Oberbergmeister Daniel Flach
Daniel Flach war ein ambitionierter Bergbeamter auf dem Höhepunkt seiner Karriere, als Mitte Oktober 1672 ein verheerender Brand innerhalb weniger Stunden mehr als drei Viertel aller Zellerfelder Häuser vernichtete - darunter die beiden Kirchen, das Rathaus, das Fürstliche Amtshaus mit der Münze und die meisten Wohnhäuser. Daniel Flach ließ den repräsentativen Neubau seines Hauses über den Kellergewölben zweier Vorgängergebäude errichten. Der imposante Fachwerkbau am historischen Marktplatz zeugt von der gesellschaftlichen Bedeutung seiner vermögenden Familie.
Im Alter von etwa 40 Jahren hatte Daniel Flach wenige Zeit vor dem Brand die 19jährige Anna Magdalena Drechsler geheiratet. Sie war Tochter des Clausthaler Zehntners (des höchsten Finanzbeamten vor Ort) und dürfte eine stattliche Mitgift erhalten haben. Das Allianzwappen der beiden Familien über der Tür des Dietzelhauses deutet darauf hin, dass auch Mittel aus dem Vermögen von Anna Magdalena Drechsler in den Bau und die Ausstattung des neuen Hauses einflossen.

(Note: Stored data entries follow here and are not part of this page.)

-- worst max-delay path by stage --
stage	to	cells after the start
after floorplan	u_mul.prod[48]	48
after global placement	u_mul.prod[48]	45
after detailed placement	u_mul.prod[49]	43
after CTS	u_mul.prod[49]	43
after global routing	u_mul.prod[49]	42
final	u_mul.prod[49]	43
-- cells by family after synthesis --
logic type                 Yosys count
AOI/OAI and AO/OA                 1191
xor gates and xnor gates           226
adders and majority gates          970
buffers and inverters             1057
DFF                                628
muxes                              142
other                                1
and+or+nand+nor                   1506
### config.mk
export PLATFORM = sky130hd
export DESIGN_NAME = weighted_priority_task_queue_core
export DESIGN_NICKNAME = d
export VERILOG_FILES = /design/src/design/wpq_pkg.sv /design/src/design/weighted_priority_task_queue_core.sv /design/src/design/wpq_ram.sv
export SDC_FILE = /design/constraint.sdc
export NUM_CORES = 2
export LEC_CHECK = 0
export BUFFER_PORTS_ARGS = -buffer_cell sky130_fd_sc_hd__buf_2
export CORE_ASPECT_RATIO = 0.75
export CORE_UTILIZATION = 28
export CTS_CLUSTER_DIAMETER = 100
export DETAILED_ROUTE_END_ITERATION = 10
export PLACE_DENSITY_LB_ADDON = 0.12
export SETUP_SLACK_MARGIN = 0.05
export SLEW_MARGIN = 15
export SYNTH_ARGS = -nofsm -noshare
export SYNTH_HDL_FRONTEND = slang
export SYNTH_HIERARCHICAL = 1
export SYNTH_SLANG_ARGS = --single-unit
export TNS_END_PERCENT = 30
### constraint.sdc
create_clock -name clk -period 10.6 [get_ports clk]
set_clock_uncertainty 0.05 [all_clocks]
set_input_delay 2.12 -clock clk [delete_from_list [all_inputs] [get_ports clk]]
set_output_delay 2.12 -clock clk [all_outputs]
set_load 0.005 [all_outputs]
### src/design/wpq_pkg.sv
// ----------------------------------------------------------------------------
// wpq_pkg: shared types and constants of the weighted priority task queue
// Item structs, operation and status codes, class codes and the slot table.
// ----------------------------------------------------------------------------
`default_nettype none

package wpq_pkg;

    // defaults for the top level parameters
    localparam int QUEUE_DEPTH_DEF = 16;
    localparam int MAX_BUSY_DEF    = 63;

    // configuration port
    localparam int CFG_INDEX_W = 1;
    localparam int CFG_DATA_W  = 5;
    localparam logic [CFG_INDEX_W-1:0] CFG_QUEUE_LIMIT = 1'd0;
    localparam logic [CFG_INDEX_W-1:0] CFG_ACCEPTING   = 1'd1;
    localparam logic [CFG_DATA_W-1:0]  LIMIT_RESET     = 5'd16;

    // field widths fixed by the interface
    localparam int HANDLE_W = 32;
    localparam int SEQ_W    = 32;
    localparam int QCOUNT_W = 5;
    localparam int BCOUNT_W = 6;

    // operation codes
    localparam logic [1:0] KIND_PUSH     = 2'd0;
    localparam logic [1:0] KIND_POP      = 2'd1;
    localparam logic [1:0] KIND_COMPLETE = 2'd2;
    localparam logic [1:0] KIND_FLUSH    = 2'd3;

    // status codes
    localparam logic [2:0] STATUS_OK        = 3'd0;
    localparam logic [2:0] STATUS_REJ_FULL  = 3'd1;
    localparam logic [2:0] STATUS_HELD_FULL = 3'd2;
    localparam logic [2:0] STATUS_CLOSED    = 3'd3;
    localparam logic [2:0] STATUS_EMPTY     = 3'd4;

    // priority classes
    localparam int         CLASS_COUNT = 3;
    localparam logic [1:0] CLS_HIGH    = 2'd0;
    localparam logic [1:0] CLS_NORMAL  = 2'd1;
    localparam logic [1:0] CLS_LOW     = 2'd2;

    localparam int         SLOT_COUNT = 7;
    localparam logic [2:0] SLOT_LAST  = 3'd6;

    typedef struct packed {
        logic [1:0]          kind;
        logic [1:0]          task_priority;
        logic [HANDLE_W-1:0] task_handle;
        logic                wait_if_full;
    } in_item_t;

    typedef struct packed {
        logic [2:0]          status;
        logic [HANDLE_W-1:0] granted_handle;
        logic [1:0]          granted_priority;
        logic [SEQ_W-1:0]    granted_sequence;
        logic [QCOUNT_W-1:0] queued_count;
        logic [BCOUNT_W-1:0] busy_count;
        logic                idle;
        logic [QCOUNT_W-1:0] dropped_count;
    } out_item_t;

    // weighted round robin table: four high, two normal, one low
    function automatic logic [1:0] slot_class(input logic [2:0] slot);
        logic [1:0] cls;
        case (slot) inside
            3'd0, 3'd1, 3'd2, 3'd3: cls = CLS_HIGH;
            3'd4, 3'd5:             cls = CLS_NORMAL;
            default:                cls = CLS_LOW;
        endcase
        return cls;
    endfunction

endpackage

`default_nettype wire

### src/design/weighted_priority_task_queue_core.sv
// ----------------------------------------------------------------------------
// weighted_priority_task_queue_core: three-class task queue with weighted pops
// Per-class fifos in one shared ram, weighted round robin pop, busy tracking.
// ----------------------------------------------------------------------------
// The block works on one item at a time. In the accept cycle the class heads,
// tails, fills, slot pointer, sequence and busy counters are updated and the
// class ram is written for an accepted push or read at the head of the chosen
// class for a pop that finds an item; in the done state the result is built
// from the registered ram read data and moves to the output register once that
// register is free. The output register lets the next item be accepted while
// a result still waits there. The ram needs no clearing after reset.
`default_nettype none

module weighted_priority_task_queue_core
    import wpq_pkg::*;
#(
    parameter int QUEUE_DEPTH = QUEUE_DEPTH_DEF,
    parameter int MAX_BUSY    = MAX_BUSY_DEF
) (
    input  wire logic                   clk,
    input  wire logic                   rst_n,
    input  wire logic                   in_valid,
    output logic                        in_stall,
    input  wire in_item_t               in_item,
    output logic                        out_valid,
    input  wire logic                   out_stall,
    output out_item_t                   out_item,
    input  wire logic                   cfg_write,
    input  wire logic [CFG_INDEX_W-1:0] cfg_index,
    input  wire logic [CFG_DATA_W-1:0]  cfg_data
);

    localparam int PTR_W     = (QUEUE_DEPTH > 1) ? $clog2(QUEUE_DEPTH) : 1;
    localparam int FILL_W    = $clog2(QUEUE_DEPTH + 1);
    localparam int SUM_W     = FILL_W + 2;
    localparam int LIM_W     = (FILL_W > CFG_DATA_W) ? FILL_W : CFG_DATA_W;
    localparam int BUSY_W    = $clog2(MAX_BUSY + 1);
    localparam int RAM_DEPTH = CLASS_COUNT * QUEUE_DEPTH;
    localparam int ADDR_W    = $clog2(RAM_DEPTH);
    localparam int WORD_W    = SEQ_W + HANDLE_W;

    localparam logic ST_IDLE = 1'b0;
    localparam logic ST_DONE = 1'b1;

    logic                  state_reg, state_next;
    logic [CFG_DATA_W-1:0] limit_reg;
    logic                  accepting_reg;

    logic [FILL_W-1:0] fill_reg [CLASS_COUNT];
    logic [FILL_W-1:0] fill_next [CLASS_COUNT];
    logic [PTR_W-1:0]  head_reg [CLASS_COUNT];
    logic [PTR_W-1:0]  head_next [CLASS_COUNT];
    logic [PTR_W-1:0]  tail_reg [CLASS_COUNT];
    logic [PTR_W-1:0]  tail_next [CLASS_COUNT];
    logic [2:0]        slot_reg, slot_next;
    logic [SEQ_W-1:0]  seq_reg, seq_next;
    logic [BUSY_W-1:0] busy_reg, busy_next;

    out_item_t res_reg, res_next;
    logic      hit_reg, hit_next;
    out_item_t out_reg, out_next;
    logic      out_valid_reg, out_valid_next;

    logic              accept;
    logic              ram_we;
    logic [ADDR_W-1:0] ram_wr_addr;
    logic [WORD_W-1:0] ram_wr_data;
    logic              ram_re;
    logic [ADDR_W-1:0] ram_rd_addr;
    logic [WORD_W-1:0] ram_rd_data;
    logic              out_load;

    assign accept    = in_valid && !in_stall;
    assign in_stall  = (state_reg != ST_IDLE);
    assign out_load  = (state_reg == ST_DONE) && (!out_valid_reg || !out_stall);
    assign out_valid = out_valid_reg;
    assign out_item  = out_reg;

    wpq_ram #(
        .WIDTH (WORD_W),
        .DEPTH (RAM_DEPTH)
    ) u_class_ram (
        .clk     (clk),
        .wr_en   (ram_we),
        .wr_addr (ram_wr_addr),
        .wr_data (ram_wr_data),
        .rd_en   (ram_re),
        .rd_addr (ram_rd_addr),
        .rd_data (ram_rd_data)
    );

    function automatic logic [ADDR_W-1:0] class_addr(input logic [1:0] cls,
                                                     input logic [PTR_W-1:0] idx);
        logic [ADDR_W-1:0] base;
        case (cls)
            CLS_HIGH:   base = '0;
            CLS_NORMAL: base = ADDR_W'(QUEUE_DEPTH);
            default:    base = ADDR_W'(2 * QUEUE_DEPTH);
        endcase
        return base + ADDR_W'(idx);
    endfunction

    function automatic logic [PTR_W-1:0] ptr_inc(input logic [PTR_W-1:0] p);
        return (p == PTR_W'(QUEUE_DEPTH - 1)) ? '0 : p + 1'b1;
    endfunction

    always_comb
    begin
        logic [1:0]          push_cls;
        logic [1:0]          pop_cls;
        logic [SUM_W-1:0]    total;
        logic [SUM_W-1:0]    total_after;
        logic [LIM_W-1:0]    lim_ext;
        logic [FILL_W-1:0]   eff_limit;
        logic [CLASS_COUNT-1:0] nonempty;
        logic                found;
        logic [2:0]          sel_slot;
        logic [3:0]          slot_sum;
        logic [2:0]          slot;
        logic [PTR_W-1:0]    push_tail;
        logic [PTR_W-1:0]    pop_head;

        push_cls  = (in_item.task_priority > CLS_LOW) ? CLS_LOW : in_item.task_priority;
        total     = SUM_W'(fill_reg[0]) + SUM_W'(fill_reg[1]) + SUM_W'(fill_reg[2]);
        lim_ext   = LIM_W'(limit_reg);
        // zero acts as one, anything above the depth acts as the depth
        if (lim_ext == '0)
        begin
            eff_limit = FILL_W'(1);
        end
        else if (lim_ext > LIM_W'(QUEUE_DEPTH))
        begin
            eff_limit = FILL_W'(QUEUE_DEPTH);
        end
        else
        begin
            eff_limit = FILL_W'(lim_ext);
        end

        for (int c = 0; c < CLASS_COUNT; c++)
        begin
            nonempty[c] = (fill_reg[c] != '0);
        end

        // walk the seven-slot table from the rotating pointer
        found    = 1'b0;
        sel_slot = '0;
        for (int off = 0; off < SLOT_COUNT; off++)
        begin
            slot_sum = {1'b0, slot_reg} + 4'(off);
            slot     = (slot_sum >= 4'(SLOT_COUNT)) ? 3'(slot_sum - 4'(SLOT_COUNT))
                                                    : slot_sum[2:0];
            if (!found && nonempty[slot_class(slot)])
            begin
                found    = 1'b1;
                sel_slot = slot;
            end
        end
        pop_cls = slot_class(sel_slot);

        push_tail = '0;
        pop_head  = '0;
        for (int c = 0; c < CLASS_COUNT; c++)
        begin
            if (2'(c) == push_cls)
            begin
                push_tail = tail_reg[c];
            end
            if (2'(c) == pop_cls)
            begin
                pop_head = head_reg[c];
            end
        end

        fill_next   = fill_reg;
        head_next   = head_reg;
        tail_next   = tail_reg;
        slot_next   = slot_reg;
        seq_next    = seq_reg;
        busy_next   = busy_reg;
        res_next    = res_reg;
        hit_next    = hit_reg;
        ram_we      = 1'b0;
        ram_wr_addr = class_addr(push_cls, push_tail);
        ram_wr_data = {seq_reg, in_item.task_handle};
        ram_re      = 1'b0;
        ram_rd_addr = class_addr(pop_cls, pop_head);

        if (accept)
        begin
            res_next = '0;
            hit_next = 1'b0;
            case (in_item.kind)
                KIND_PUSH:
                begin
                    if (!accepting_reg)
                    begin
                        res_next.status = STATUS_CLOSED;
                    end
                    else if (total >= SUM_W'(eff_limit))
                    begin
                        res_next.status = in_item.wait_if_full ? STATUS_HELD_FULL
                                                               : STATUS_REJ_FULL;
                    end
                    else
                    begin
                        ram_we                    = 1'b1;
                        res_next.granted_sequence = seq_reg;
                        seq_next                  = seq_reg + 1'b1;
                        for (int c = 0; c < CLASS_COUNT; c++)
                        begin
                            if (2'(c) == push_cls)
                            begin
                                tail_next[c] = ptr_inc(tail_reg[c]);
                                fill_next[c] = fill_reg[c] + 1'b1;
                            end
                        end
                    end
                end
                KIND_POP:
                begin
                    if (found)
                    begin
                        ram_re                    = 1'b1;
                        hit_next                  = 1'b1;
                        res_next.granted_priority = pop_cls;
                        slot_next = (sel_slot == SLOT_LAST) ? '0 : sel_slot + 1'b1;
                        if (busy_reg != BUSY_W'(MAX_BUSY))
                        begin
                            busy_next = busy_reg + 1'b1;
                        end
                        for (int c = 0; c < CLASS_COUNT; c++)
                        begin
                            if (2'(c) == pop_cls)
                            begin
                                head_next[c] = ptr_inc(head_reg[c]);
                                fill_next[c] = fill_reg[c] - 1'b1;
                            end
                        end
                    end
                    else
                    begin
                        res_next.status = STATUS_EMPTY;
                    end
                end
                KIND_COMPLETE:
                begin
                    if (busy_reg != '0)
                    begin
                        busy_next = busy_reg - 1'b1;
                    end
                end
                default:
                begin
                    res_next.dropped_count = QCOUNT_W'(total);
                    for (int c = 0; c < CLASS_COUNT; c++)
                    begin
                        head_next[c] = '0;
                        tail_next[c] = '0;
                        fill_next[c] = '0;
                    end
                end
            endcase
            total_after = SUM_W'(fill_next[0]) + SUM_W'(fill_next[1])
                        + SUM_W'(fill_next[2]);
            res_next.queued_count = QCOUNT_W'(total_after);
            res_next.busy_count   = BCOUNT_W'(busy_next);
            res_next.idle         = (total_after == '0) && (busy_next == '0);
        end
        else
        begin
            total_after = total;
        end
    end

    always_comb
    begin
        state_next = state_reg;
        unique case (state_reg)
            ST_IDLE:
            begin
                if (accept)
                begin
                    state_next = ST_DONE;
                end
            end
            ST_DONE:
            begin
                if (out_load)
                begin
                    state_next = ST_IDLE;
                end
            end
            default: state_next = ST_IDLE;
        endcase
    end

    always_comb
    begin
        out_next       = out_reg;
        out_valid_next = out_valid_reg && out_stall;
        if (out_load)
        begin
            out_valid_next = 1'b1;
            out_next       = res_reg;
            // pop data arrives from the registered ram read
            if (hit_reg)
            begin
                out_next.granted_handle   = ram_rd_data[HANDLE_W-1:0];
                out_next.granted_sequence = ram_rd_data[WORD_W-1:HANDLE_W];
            end
        end
    end

    always_ff @(posedge clk or negedge rst_n)
    begin
        if (!rst_n)
        begin
            state_reg     <= ST_IDLE;
            limit_reg     <= LIMIT_RESET;
            accepting_reg <= 1'b1;
            for (int c = 0; c < CLASS_COUNT; c++)
            begin
                fill_reg[c] <= '0;
                head_reg[c] <= '0;
                tail_reg[c] <= '0;
            end
            slot_reg      <= '0;
            seq_reg       <= SEQ_W'(1);
            busy_reg      <= '0;
            hit_reg       <= 1'b0;
            out_valid_reg <= 1'b0;
        end
        else
        begin
            state_reg     <= state_next;
            fill_reg      <= fill_next;
            head_reg      <= head_next;
            tail_reg      <= tail_next;
            slot_reg      <= slot_next;
            seq_reg       <= seq_next;
            busy_reg      <= busy_next;
            hit_reg       <= hit_next;
            out_valid_reg <= out_valid_next;
            if (cfg_write)
            begin
                unique case (cfg_index)
                    CFG_QUEUE_LIMIT: limit_reg     <= cfg_data;
                    CFG_ACCEPTING:   accepting_reg <= cfg_data[0];
                    default:         limit_reg     <= limit_reg;
                endcase
            end
        end
    end

    always_ff @(posedge clk)
    begin
        res_reg <= res_next;
        out_reg <= out_next;
    end

`ifndef SYNTHESIS
    property p_fill_bound;
        @(posedge clk) disable iff (!rst_n)
        (SUM_W'(fill_reg[0]) + SUM_W'(fill_reg[1]) + SUM_W'(fill_reg[2]))
            <= SUM_W'(QUEUE_DEPTH);
    endproperty
    a_fill_bound: assert property (p_fill_bound)
        else $error("queued entries exceed the queue depth");

    a_busy_bound: assert property (@(posedge clk) disable iff (!rst_n)
        busy_reg <= BUSY_W'(MAX_BUSY))
        else $error("busy count above its maximum");

    a_accept_done: assert property (@(posedge clk) disable iff (!rst_n)
        accept |=> (state_reg == ST_DONE))
        else $error("accepted item did not enter the result cycle");

    a_out_from_done: assert property (@(posedge clk) disable iff (!rst_n)
        $rose(out_valid_reg) |-> $past(state_reg == ST_DONE))
        else $error("result appeared without an item in flight");

    a_slot_range: assert property (@(posedge clk) disable iff (!rst_n)
        slot_reg <= SLOT_LAST)
        else $error("slot pointer outside the table");
`endif

endmodule

`default_nettype wire

### src/design/wpq_ram.sv
// ----------------------------------------------------------------------------
// wpq_ram: generic single-clock ram
// One write port and one read port, read data registered with an enable.
// ----------------------------------------------------------------------------
`default_nettype none

module wpq_ram #(
    parameter int WIDTH = 64,
    parameter int DEPTH = 48
) (
    input  wire logic                     clk,
    input  wire logic                     wr_en,
    input  wire logic [$clog2(DEPTH)-1:0] wr_addr,
    input  wire logic [WIDTH-1:0]         wr_data,
    input  wire logic                     rd_en,
    input  wire logic [$clog2(DEPTH)-1:0] rd_addr,
    output logic      [WIDTH-1:0]         rd_data
);

    logic [WIDTH-1:0] mem [DEPTH];

    always_ff @(posedge clk)
    begin
        if (wr_en)
        begin
            mem[wr_addr] <= wr_data;
        end
        if (rd_en)
        begin
            rd_data <= mem[rd_addr];
        end
    end

endmodule

`default_nettype wire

Daniel Flach führte nicht nur Aufsicht über die Bergwerke, zu seinen Aufgaben gehörte auch der Wiederaufbau der Stadt und der fürstlichen Münze. Um eine für die damalige Zeit moderne neue Stadt zu schaffen, mussten viele Grundstücke neu vermessen und getauscht werden. Er bewies großes Organisationstalent, denn schon im Frühjahr 1673 wurde mit dem Wiederaufbau der Stadt begonnen. Vor allem die schachtbrettartig angelegten und begrünten Straßen strahlen noch heute ein besonderes Flair aus.